1(1+2+3+4+5+6+7+8)+2(2+3+4+5+6+7+8)+3(3+4+5+6+7+8)+...+8(8)
750? A rather aesthetic number.
vincent_pang wrote:
When you said squares, I assumed rectangles with all sides of equal length. For that is how it is said.
Yes, but we finished that like a year ago. Recently, we've been working on the number of overall rectangles (see post #16 by nimzovich)
vincent_pang wrote:
750? A rather aesthetic number.
You're going to have to defend your answer. My answer (see posts #17 and #20) was 1296, so at least one of us is definitely wrong.
Ok, how did you come up with that number?
I could try to explain my answer, but I wouldn'd know where to start.
vincent_pang wrote:
Ok, how did you come up with that number?
I could try to explain my answer, but I wouldn'd know where to start.
dmeng wrote:
You're going to have to defend your answer. My answer (see posts #17 and #20) was 1296, so at least one of us is definitely wrong.

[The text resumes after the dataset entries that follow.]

==> flow/config.mk <==
export PLATFORM = sky130hd
export DESIGN_NAME = blink_pynq
export DESIGN_NICKNAME = blink_pynq
export VERILOG_FILES = /design/flow/design.v
export SDC_FILE = /design/flow/constraint.sdc
export NUM_CORES = 4
export LEC_CHECK = 1
export CORE_UTILIZATION = 40
==> flow/constraint.sdc <==
current_design blink_pynq

set clk_period 3.7
set clk_io_pct 0.2

create_clock -name clk0 -period $clk_period [get_ports {CLK}]

set non_clock_inputs [all_inputs -no_clocks]
set_input_delay [expr $clk_period * $clk_io_pct] -clock clk0 $non_clock_inputs
set_output_delay [expr $clk_period * $clk_io_pct] -clock clk0 [all_outputs]
**design/flow/design.v**
```verilog
module knight_pynq (
    input  wire        CLK, RESETN,
    input  wire [31:0] CDIV,
    output reg   [3:0] LED);
    reg [31:0] count, n_count;
    reg  [2:0] pos, n_pos;
    always @ (pos) begin
        case (pos)
            3'd0: LED = 4'b0001;
            3'd1: LED = 4'b0010;
            3'd2: LED = 4'b0100;
            3'd3: LED = 4'b1000;
            3'd4: LED = 4'b0100;
            3'd5: LED = 4'b0010;
            default: LED = 4'b0000;
        endcase
    end
    always @ (CDIV, count, pos) begin
        if (count >= CDIV) begin
            n_count = 1;
            if (pos == 3'd5) begin
                n_pos   = 3'd0;
            end else begin
                n_pos   = pos + 1'b1;
            end
        end else begin
            n_count = count + 1'b1;
            n_pos   = pos;
        end
    end
    always @ (posedge CLK) begin
        if (~ RESETN) begin
            count <= 0;
            pos   <= 3'd0;
        end else begin
            count <= n_count;
            pos   <= n_pos;
        end
    end
endmodule
```
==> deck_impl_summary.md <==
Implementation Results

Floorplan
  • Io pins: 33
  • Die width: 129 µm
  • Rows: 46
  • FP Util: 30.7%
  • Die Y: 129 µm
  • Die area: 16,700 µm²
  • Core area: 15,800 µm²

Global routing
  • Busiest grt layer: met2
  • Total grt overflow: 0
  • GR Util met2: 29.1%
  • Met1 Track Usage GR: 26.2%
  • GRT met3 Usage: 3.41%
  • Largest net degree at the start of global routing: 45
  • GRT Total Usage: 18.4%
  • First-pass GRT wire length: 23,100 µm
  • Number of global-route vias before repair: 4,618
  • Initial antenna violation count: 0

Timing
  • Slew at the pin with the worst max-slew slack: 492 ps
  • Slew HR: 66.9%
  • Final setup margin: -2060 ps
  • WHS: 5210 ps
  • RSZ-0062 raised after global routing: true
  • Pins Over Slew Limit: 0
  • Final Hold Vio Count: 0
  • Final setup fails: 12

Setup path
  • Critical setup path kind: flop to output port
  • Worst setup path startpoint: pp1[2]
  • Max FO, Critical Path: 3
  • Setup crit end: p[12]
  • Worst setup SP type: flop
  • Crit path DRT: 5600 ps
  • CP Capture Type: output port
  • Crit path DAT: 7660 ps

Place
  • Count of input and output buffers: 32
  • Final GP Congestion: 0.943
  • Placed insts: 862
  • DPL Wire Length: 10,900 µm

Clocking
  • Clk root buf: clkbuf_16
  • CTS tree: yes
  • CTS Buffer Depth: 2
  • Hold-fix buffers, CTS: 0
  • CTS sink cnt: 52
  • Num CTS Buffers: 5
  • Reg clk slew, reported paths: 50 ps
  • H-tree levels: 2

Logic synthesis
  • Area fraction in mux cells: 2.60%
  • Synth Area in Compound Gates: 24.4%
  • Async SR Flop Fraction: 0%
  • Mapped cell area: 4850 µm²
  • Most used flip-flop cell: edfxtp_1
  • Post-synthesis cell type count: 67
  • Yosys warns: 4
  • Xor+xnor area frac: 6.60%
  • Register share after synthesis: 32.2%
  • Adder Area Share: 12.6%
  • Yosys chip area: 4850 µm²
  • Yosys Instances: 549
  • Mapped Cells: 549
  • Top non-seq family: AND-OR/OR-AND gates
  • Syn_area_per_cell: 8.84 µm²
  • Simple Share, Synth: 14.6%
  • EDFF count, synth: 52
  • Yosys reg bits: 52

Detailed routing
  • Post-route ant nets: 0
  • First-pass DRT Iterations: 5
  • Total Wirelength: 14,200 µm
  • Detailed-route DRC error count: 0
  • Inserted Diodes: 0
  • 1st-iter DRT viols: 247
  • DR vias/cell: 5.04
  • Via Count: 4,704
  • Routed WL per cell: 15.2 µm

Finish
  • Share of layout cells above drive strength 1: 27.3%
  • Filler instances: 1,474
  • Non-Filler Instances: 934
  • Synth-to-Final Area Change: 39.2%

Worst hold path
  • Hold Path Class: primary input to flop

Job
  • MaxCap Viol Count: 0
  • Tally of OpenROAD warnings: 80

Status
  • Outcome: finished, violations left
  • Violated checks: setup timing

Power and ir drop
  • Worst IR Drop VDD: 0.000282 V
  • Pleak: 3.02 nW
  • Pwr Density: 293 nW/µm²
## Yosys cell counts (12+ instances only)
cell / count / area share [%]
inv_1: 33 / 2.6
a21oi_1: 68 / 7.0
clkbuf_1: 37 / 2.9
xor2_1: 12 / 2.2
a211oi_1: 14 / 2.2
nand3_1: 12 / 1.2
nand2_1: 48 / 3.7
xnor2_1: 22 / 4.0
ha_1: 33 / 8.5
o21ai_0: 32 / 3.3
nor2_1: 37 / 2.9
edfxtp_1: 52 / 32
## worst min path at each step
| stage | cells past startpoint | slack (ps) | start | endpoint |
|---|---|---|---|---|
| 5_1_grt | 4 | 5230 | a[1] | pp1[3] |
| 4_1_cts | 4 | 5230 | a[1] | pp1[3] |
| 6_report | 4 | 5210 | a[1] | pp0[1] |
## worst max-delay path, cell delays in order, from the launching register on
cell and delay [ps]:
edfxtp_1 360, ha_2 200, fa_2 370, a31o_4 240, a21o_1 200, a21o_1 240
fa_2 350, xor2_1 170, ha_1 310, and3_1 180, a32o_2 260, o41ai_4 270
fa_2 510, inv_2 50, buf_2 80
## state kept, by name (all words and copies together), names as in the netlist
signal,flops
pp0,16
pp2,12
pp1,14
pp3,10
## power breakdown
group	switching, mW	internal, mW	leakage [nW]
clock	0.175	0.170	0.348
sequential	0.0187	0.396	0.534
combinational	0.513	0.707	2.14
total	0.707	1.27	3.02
==> design/flow/run.sh <==
#!/bin/bash
# OpenROAD 26Q1-2900-gdf79404cd8, Yosys 0.63+post, stock flow scripts
make -C /OpenROAD-flow-scripts/flow DESIGN_CONFIG=/design/flow/config.mk WORK_HOME=/design/flow/orfs finish
==> design/flow/config.mk <==
export PLATFORM = sky130hd
export DESIGN_NAME = univ_shift_reg
export DESIGN_NICKNAME = univ_shift_reg
export VERILOG_FILES = /design/flow/design.v
export SDC_FILE = /design/flow/constraint.sdc
export NUM_CORES = 4
export LEC_CHECK = 1
export CORE_AREA = 10 10 70 70
export DIE_AREA = 0 0 80 80
==> design/flow/constraint.sdc <==
current_design univ_shift_reg

set clk_period 1.8
set clk_io_pct 0.2

create_clock -name clk0 -period $clk_period [get_ports {clk}]

set non_clock_inputs [all_inputs -no_clocks]
set_input_delay [expr $clk_period * $clk_io_pct] -clock clk0 $non_clock_inputs
set_output_delay [expr $clk_period * $clk_io_pct] -clock clk0 [all_outputs]
==> flow/design.v <==
module reg_file
   #(
    parameter DATA_WIDTH = 8,  
              ADDR_WIDTH = 2   
   )
   (
    input  logic clk,
    input  logic wr_en,
    input  logic [ADDR_WIDTH-1:0] w_addr, r_addr,
    input  logic [DATA_WIDTH-1:0] w_data,
    output logic [DATA_WIDTH-1:0] r_data
   );
   logic [DATA_WIDTH-1:0] array_reg [0:2**ADDR_WIDTH-1];
   always_ff @(posedge clk)
      if (wr_en)
         array_reg[w_addr] <= w_data;
   assign r_data = array_reg[r_addr];
endmodule
==> flow/run.sh <==
#!/bin/bash
# OpenROAD 26Q1-2900-gdf79404cd8, Yosys 0.63+post, stock flow scripts
make -C /OpenROAD-flow-scripts/flow DESIGN_CONFIG=/design/flow/config.mk WORK_HOME=/design/flow/orfs finish
==> flow/config.mk <==
export PLATFORM = sky130hd
export DESIGN_NAME = reg_file
export DESIGN_NICKNAME = reg_file
export VERILOG_FILES = /design/flow/design.v
export SDC_FILE = /design/flow/constraint.sdc
export NUM_CORES = 4
export LEC_CHECK = 1
export CORE_AREA = 10 10 104 104
export DIE_AREA = 0 0 114 114
==> flow/constraint.sdc <==
current_design reg_file

set clk_period 1.6
set clk_io_pct 0.2

create_clock -name clk0 -period $clk_period [get_ports {clk}]

set non_clock_inputs [all_inputs -no_clocks]
set_input_delay [expr $clk_period * $clk_io_pct] -clock clk0 $non_clock_inputs
set_output_delay [expr $clk_period * $clk_io_pct] -clock clk0 [all_outputs]
==> ci_impl_report.md <==
## Synthesis and layout report

| Metric | Value |
|---|---|
| CTS Buf Count | 5 |
| Syn Inst Count | 46 |
| # Cells Yosys | between 40 and 50 |
| Total leakage power | 0.570 nW |
| Met2 Usage GRT | 6.57% |
| Die W | 114 um |
| I/O Pins | 22 |
| Vias after detailed routing | 577 |
| Total grt overflow | 0 |
| Top area contributor share | 80.8% |
| Mean post-synth cell area | between 20 and 30 um^2 |
| Register area share after synthesis | 80.8% |
| Yosys cell types | 7 |
| RSZ-0062 raised after global routing | yes |
| Final period utilization | 98.8% |
| Status | finished clean |
| Cell area leaders | edfxtp_1, mux4_2, and3b_1, buf_6, nor3b_1 |
| Drt via density | approximately 3.0 |
| First-pass GRT wire length | between 3 and 4 mm |
| Final setup viols | 0 |
| Starting DRT DRC Count | 12 |
| GRT Max-Usage Layer | met2 |
| Most frequent cell after synthesis | edfxtp_1 |
| Share of cells above drive strength 1 | 39.3% |
| Drt total wl | 2.30 mm |
| Worst setup path class | reg -> out |
| Clock Sinks | 32 |
| Largest register FFs | 32 |
| DRC | 0 |
| Die Y | around 110 um |
| CP Max Fanout | 1 |
| Crit. End Element | output port |
| Met3 usage in global routing | between 3 and 4% |
| Yosys warning total | 1 |
| DRT Pass-1 Iters | 3 |
| Synth cell count leaders | edfxtp_1, mux4_2, and3b_1 |
| Core area | 8680 um^2 |
| Ys flop type | edfxtp_1 |
| Power, Total | about 1.7 mW |
| Vias in the first global route | 671 |
| Hold WC Path Type | in -> reg |
| FMAX | about 0.63 GHz |
| Setup crit start kind | flip-flop |
| Antenna Violating Nets Remaining | 0 |
| Chip area | 13000 um^2 |
| Clock-pin slew on the worst setup and hold paths | 0.05 ns |
| VDD IR max | 246 uV |
| Yosys stat area | 1190 um^2 |
| Yosys top cell by area | edfxtp_1 |
| Ant diodes | 0 |
| Log Warnings | 27 |
| WP data required | 1.28 ns |
| Row count | 34 |
| Initial antenna violation count | 0 |
| Relative slew slack | 85.2% |
| Final hold slack | 0.688 ns |
| Gpl congestion | 0.648 |
| Count of library flops with an enable pin | 32 |
| Init Core Util | 13.7% |
| Async SR Flop Fraction | 0% |
| Max-slew violations | 0 |
| Crit path time final | 1.58 ns |
| TritonCTS clock tree | built |
| Htree depth | 2 |
| WL/cell | 12.0 um |
| IO buf count | 21 |
| Mapped Area | 1190 um^2 |
| Seq cells post-synth | 32 |
| Power Dens Cells | 970 nW/um^2 |
| MaxCap Viol Count | 0 |
| Post-CTS Hold Buffers | 0 |
| Layout fillers | 925 |
| Pin count of the biggest net entering global routing | 10 |
| Final hold viol count | 0 |
| CTS max path bufs | 2 |
| Slew @ Worst Pin | 0.221 ns |
| Clock root cell | clkbuf_8 |
| Met1 Use GR | 2.96% |
| Area growth syn-to-layout | 44.3% |
| CP Data Arrival Time | ~1.3 ns |
| Gr usage total | approximately 3.6% |
## through the flow
step	setup WS (ns)	setup TNS [ns]	utilization [%]	instance area, um^2	std cells
6_report	0.0185	0	19.8	1720	192
5_1_grt	-0.0279	-0.0845	19.8	1720	192
4_1_cts	-0.0167	-0.0244	19.8	1720	192
3_5_place_dp	-0.687	-5.24	18.7	1630	179
3_3_place_gp	-0.691	-5.33	18.7	1630	179
2_1_floorplan	0.216	0	-	1190	46
## per-layer routing
layer / share of wire (%) / up-vias
li1: - / 272
met1: 34 / 277
met2: 52 / 26
met3: 13 / 2
met4: 0.13 / 0
met5: 0 / -
## critical path, stage by stage, from the launching register on
cell and delay [ns]:
edfxtp_1 0.38, mux4_2 0.49, buf_2 0.13
## layout make-up
class / instances / area, um^2 / area share [%]
clock buffer: 7 / 76.3 / 4.45
clock inverter: 1 / 3.75 / 0.219
multi-input combinational: 12 / 211 / 12.3
sequential: 32 / 961 / 56.0
tap: 108 / 135 / 7.88
timing repair buffer: 32 / 328 / 19.1
## where the power goes
part,total [mW],switching (mW),internal [mW]
registers,0.978,0.00979,0.968
clock network,0.527,0.226,0.301
logic,0.159,0.0548,0.104
## cells by family after synthesis
group                  synth area share, %
buffers and inverters                 1.37
AND/OR/NAND/NOR                       2.63
flip-flops                            80.8
multiplexers                          15.2
## cell usage in the layout, fill, tap and decap left out
master,synthesis,final
buf_2,0,8
buf_12,0,6
mux4_2,8,8
buf_6,1,1
dlygate4sd2_1,0,1
and3_1,1,1
edfxtp_1,32,32
clkinv_1,0,1
and3b_1,2,2
clkdlybuf4s50_1,0,11
buf_4,0,5
nor3b_1,1,1
clkbuf_1,0,2
clkbuf_8,0,5
## path summary, 6_finish.rpt
| kind | to | slack, ns | start | cells after the start |
|---|---|---|---|---|
| setup / recovery | r_data[2] | 0.02 | array_reg[3][2] | 2 |
| hold / removal | array_reg[2][6] | 0.69 | w_data[6] | 1 |
## repair_timing
| item | 4_1_cts | 5_1_grt |
|---|---|---|
| pin swaps | 0 | 0 |
| setup endpoints to repair | 8 | 4 |
| buffers inserted | 5 | 0 |
| gates resized | 31 | 0 |
| endpoints found under the hold margin | 0 | 0 |
Power figures rest on the tool's default switching activity, not on a simulated workload.
## /design/flow/design.v

```verilog
module basic_alu(s,a,b,y);
	input logic [1:0] s;
	input logic [3:0] a;
	input logic [3:0] b;
	output logic [3:0] y;
always@(*) begin
	case(s)
		2'b00: y = a + b;
		2'b01: y = a << b[1:0];
		2'b10: y = a & b;
		2'b11: y = 1;	
	endcase
end
endmodule		
```

## /design/flow/run.sh

```bash
#!/bin/bash
# OpenROAD 26Q1-2900-gdf79404cd8, Yosys 0.63+post, stock flow scripts
make -C /OpenROAD-flow-scripts/flow DESIGN_CONFIG=/design/flow/config.mk WORK_HOME=/design/flow/orfs finish
```

## /design/flow/config.mk

```make
export PLATFORM = sky130hd
export DESIGN_NAME = basic_alu
export DESIGN_NICKNAME = basic_alu
export VERILOG_FILES = /design/flow/design.v
export SDC_FILE = /design/flow/constraint.sdc
export NUM_CORES = 4
export LEC_CHECK = 1
export CORE_AREA = 10 10 70 70
export DIE_AREA = 0 0 80 80
```

## /design/flow/constraint.sdc

```tcl
current_design basic_alu

set clk_period 1.9
set clk_io_pct 0.2

create_clock -name clk0 -period $clk_period

set non_clock_inputs [all_inputs -no_clocks]
set_input_delay [expr $clk_period * $clk_io_pct] -clock clk0 $non_clock_inputs
set_output_delay [expr $clk_period * $clk_io_pct] -clock clk0 [all_outputs]
```

==> results_dict.tcl <==
# place-and-route summary
set metrics [dict create \
    status "finished, final reports clean" \
    fmax_mhz 535 \
    synth_warnings 1 \
    netlist_instances 34 \
    grt_max_degree 8 \
    antenna_cells 0 \
    grt-busiest-layer "met2" \
    dp.cells 104 \
    warning_count 35 \
    rows 21 \
    ir_drop_uv 35.4 \
    finalNonFillerCells 106 \
    n_clock_buffer 0 \
    drv_cap 0 \
    fp_util_pct 8.13 \
    ys_chip_area_um2 278 \
    synth_seq_share_pct 0 \
    fin_crit_ns 1.87 \
    p_per_area_nw_per_um2 221 \
    grt_use_met3_pct 1.02 \
    finalSetupViolCount 0 \
    crit_arrival_ns 1.49 \
    numPortBuffers 14 \
    finalSetupTns_ns 0 \
    via_count 352 \
    die_h_um 80 \
    drt_iter0_drc 13 \
    hp-class "primary input to output pin" \
    synth_area_um2 278 \
    grt_pass1_vias 371 \
    top_cells_by_area "ha_1 27%, mux2i_1 14%, mux4_2 8.1%" \
    wirelength_um 926 \
    ant_nets 0 \
    yosys_cells 34 \
    area_growth_pct 122 \
    gp_congestion 0.829 \
    core-area_um2 3420 \
    slew_violations 0 \
    place_hpwl_um 729 \
    gr-total-overflow 0 \
    seqCellArea_um2 0 \
    endpoint_kind "output pin" \
    sequential_cell_total 0 \
    post_drt_via_cell_ratio 3.32 \
    timing.hold.ws_ns 1.14 \
    use_met2_pct 4.33 \
    die-area_um2 6400 \
    comb_area_um2 334 \
    num_io_pins 14 \
    yosys.area.top_type "ha_1" \
    post_drt_wl_per_cell_um 8.74 \
    rsz0062_at_grt "yes" \
    post-place-ws_ns -0.815 \
    worst_setup_path_start_kind "primary input" \
    hold_viol 0 \
    netlist.area_leader.share_pct 27.0 \
    dr.pass1.iters 2 \
    drc 0 \
    fillers 384 \
    ys_types 18 \
    fin_util_pct 18.0 \
    critPathRequiredTime_ns 1.52 \
    worstMarginPinSlew_ns 0.209 \
    hold_buffers 0 \
    antenna_found_initial 0 \
    grt_usage_pct 2.73 \
    gr-usage-met1_pct 3.64 \
    fin_crit_sh_pct 98.3 \
    die_w_um 80 \
    p_leak_nw 0.267 \
    path_class "primary input to output pin" \
    crit_fanout 3 \
    layout-drive-gt1-share_pct 53.3 \
    maxSlewHeadroom_pct 85.9 \
    syn_area_per_cell_um2 8.17 \
    grt_pass1_wl_um 1520 \
    postLayoutSetupSlackWorst_ns 0.0324 \
]
-- metrics by stage --
stage	cell area (um2)	power [mW]
after CTS	581	0.126
after floorplan	278	0.0485
final	616	0.136
after detailed placement	553	0.120
after global placement	553	0.120
after global routing	616	0.152
-- placed cells by master (no fill, tap or decap) --
cell             instances
buf_4                   10
inv_1                    2
ha_2                     2
clkdlybuf4s50_1          1
ha_4                     3
nand2b_1                 2
o21ai_1                  3
mux4_2                   1
nand2_1                  1
xnor2_1                  1
mux2i_1                  4
a21oi_4                  1
clkbuf_2                 3
buf_2                    4
o311ai_1                 1
a21o_1                   1
ha_1                     1
nor2b_1                  1
buf_8                    1
buf_6                    4
clkdlybuf4s15_1          1
nor2_1                   1
o32ai_1                  1
xor2_1                   1
dlygate4sd2_1            3
nand3b_1                 2
a21oi_2                  2
o21ai_0                  1
xnor2_2                  1
-- layer usage --
layer / share of wire (%) / up-vias
met5: 0 / -
met4: 0 / 0
met2: 38 / 13
li1: - / 181
met3: 16 / 0
met1: 46 / 158
-- cell type report --
class	count	share of cell area, %
inverters	2	1.22
repair buffers	27	35.2
multi-input cells	31	54.3
well taps	46	9.35
-- worst max-delay path: stages --
cell and delay (ns):
buf_2 0.12, buf_4 0.14, buf_6 0.12, mux4_2 0.45, nand2b_1 0.09, o311ai_1 0.08
buf_2 0.12
-- power breakdown --
group | internal, mW | switching, mW
clock | 0 | 0
combinational | 0.0830 | 0.0531
sequential | 0 | 0
total | 0.0830 | 0.0531
-- synthesized netlist by cell type --
cell type,number
ha_1,6
mux2i_1,4
a21oi_1,3
o21ai_0,3
inv_1,2
nand2b_1,2
nand3b_1,2
xnor2_1,2
a21o_1,1
buf_2,1
mux4_2,1
nand2_1,1
nor2_1,1
nor2b_1,1
o21ai_1,1
o311ai_1,1
o32ai_1,1
xor2_1,1
-- worst paths after layout --
| check | cells past startpoint | endpoint | slack [ns] | from |
|---|---|---|---|---|
| worst max-delay path | 7 | y[3] | 0.03 | a[0] |
| worst min-delay path | 4 | y[1] | 1.14 | b[1] |
-- timing repair --
action / CTS / global route
resized: 40 / 16
setup endpoints to repair: 4 / 4
pin swaps: 13 / 5
buffers inserted: 2 / 0
-- cell families (layout without fill, tap and decap cells) --
family          Yosys count  count (layout)  share of synthesized area, %
buf+inv                   3              29                          4.50
compound gates           10              10                          21.6
xor+xnor                  3               3                          9.46
mux                       5               5                          22.5
fa+ha+maj                 6               6                          27.0
simple gates              7               7                          14.9
No activity file was given, so power comes from the tool's default toggle rates.
module proper_i2s_receiver (
    input wire i_bck,
    input wire i_lrck, 
    input wire i_data,
    output reg [23:0] o_left_data,
    output reg [23:0] o_right_data,
    output reg o_data_valid,
    output reg current_channel,
    output reg [4:0] debug_bck_counter
);
reg [4:0] bck_counter = 0;
reg [23:0] left_shift_reg;
reg [23:0] right_shift_reg;
reg lrck_prev = 0;
always @(negedge i_bck) begin
    lrck_prev <= i_lrck;
    debug_bck_counter <= bck_counter;
    if (i_lrck != lrck_prev) begin
        bck_counter <= 0;
        current_channel <= i_lrck;
        o_data_valid <= 1'b0;
    end else begin
        if (bck_counter < 31) begin
            bck_counter <= bck_counter + 1;
        end
    end
    if (bck_counter >= 1 && bck_counter <= 24) begin
        if (current_channel == 1'b0) begin
            left_shift_reg <= {left_shift_reg[22:0], i_data};
        end else begin
            right_shift_reg <= {right_shift_reg[22:0], i_data};
        end
    end
    if (bck_counter == 25) begin
        o_data_valid <= 1'b1;
        o_left_data <= left_shift_reg;
        o_right_data <= right_shift_reg;
    end else begin
        o_data_valid <= 1'b0;
    end
end
endmodule
module parallel_to_i2s (
    input wire i_bck,
    input wire i_lrck,
    input wire [23:0] i_left_data,
    input wire [23:0] i_right_data, 
    output reg o_serial_data
);
reg [4:0] bit_counter = 0;
reg [23:0] shift_reg;
reg lrck_prev = 0;
always @(negedge i_bck) begin
    lrck_prev <= i_lrck;
    if (i_lrck != lrck_prev) begin
        bit_counter <= 5'd0;
        if (i_lrck == 1'b0) begin
            shift_reg <= i_left_data;
        end else begin
            shift_reg <= i_right_data;
        end
    end else begin
        if (bit_counter < 24) begin
            o_serial_data <= shift_reg[23];
            shift_reg <= {shift_reg[22:0], 1'b0};
        end else begin
            o_serial_data <= 1'b0;
        end
        if (bit_counter < 31) begin
            bit_counter <= bit_counter + 1;
        end
    end
end
endmodule
==> run.sh <==
#!/bin/bash
# OpenROAD 26Q1-2900-gdf79404cd8, Yosys 0.63+post, stock flow scripts
make -C /OpenROAD-flow-scripts/flow DESIGN_CONFIG=/design/flow/config.mk WORK_HOME=/design/flow/orfs finish
==> config.mk <==
export PLATFORM = sky130hd
export DESIGN_NAME = guitar_system_top
export DESIGN_NICKNAME = guitar_system_top
export VERILOG_FILES = /design/flow/design.v
export SDC_FILE = /design/flow/constraint.sdc
export NUM_CORES = 4
export LEC_CHECK = 1
export CORE_UTILIZATION = 30
==> constraint.sdc <==
current_design guitar_system_top

set clk_period 6.5
set clk_io_pct 0.2

create_clock -name clk0 -period $clk_period [get_ports {i_bck}]

set non_clock_inputs [all_inputs -no_clocks]
set_input_delay [expr $clk_period * $clk_io_pct] -clock clk0 $non_clock_inputs
set_output_delay [expr $clk_period * $clk_io_pct] -clock clk0 [all_outputs]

You're going to have to defend your answer. My answer (see posts #17 and #20) was 1296, so at least one of us is definitely wrong.
vincent_pang wrote:
I could try to explain my answer, but I wouldn't know where to start.
That's definitely a problem.
@ orangehonda - Thanks.
tyzebug wrote:
No doubt the proof is too large for the margin to contain.
That made my day. 
A far cry from a proper proof, however:
# of rectangles of height 1 = 8 x # of rectangles of height 1 in an 8x1 matrix
# of rectangles of height 2 = 7 x # of rectangles of height 2 in an 8x2 matrix
# of rectangles of height 3 = 6 x # of rectangles of height 3 in an 8x3 matrix
...
# of rectangles of height 8 = 6 x # of rectangles of height 3 in an 8x8 matrix
(the multiplier in each of the above being the number of possible starting positions along the y-axis for a rectangle of that height)
# of rectangles of height 1 in an 8x1 matrix
= # of rectangles of height 2 in an 8x2 matrix
= # of rectangles of height 3 in an 8x3 matrix
...
= # of rectangles of height 8 in an 8x8 matrix
= 8 + 7 + 6 + 5 + 4 + 3 + 2 + 1 (the number of possible starting positions along the x-axis for a rectangle of each width starting with 1)
= 36
So, we get:
8 x 36
+7 x 36
+6 x 36
...
+1 x 36
= 36 x (8 + 7 + 6 + 5 + 4 + 3 + 2 + 1)
= 36x36
= 1296
Tut tut. It's 1968.
The formula is (x^2)[(9-x)^2)], 0<9 where x is an integer and is the length of the sides of the square.
There are many lengths including;
1x1, 2x2, 3x3, ... , 8x8
You must add all the possibilities.
(1^2)[(9-1)^2)]+(2^2)[(9-2)^2)]+(3^2)[(9-3)^2)]+...+(8^2)[(9-8)^2)]
There,
1968 if I'm not mistaken.
Your formula finds the sum of the areas of the squares, not the number of the squares themselves.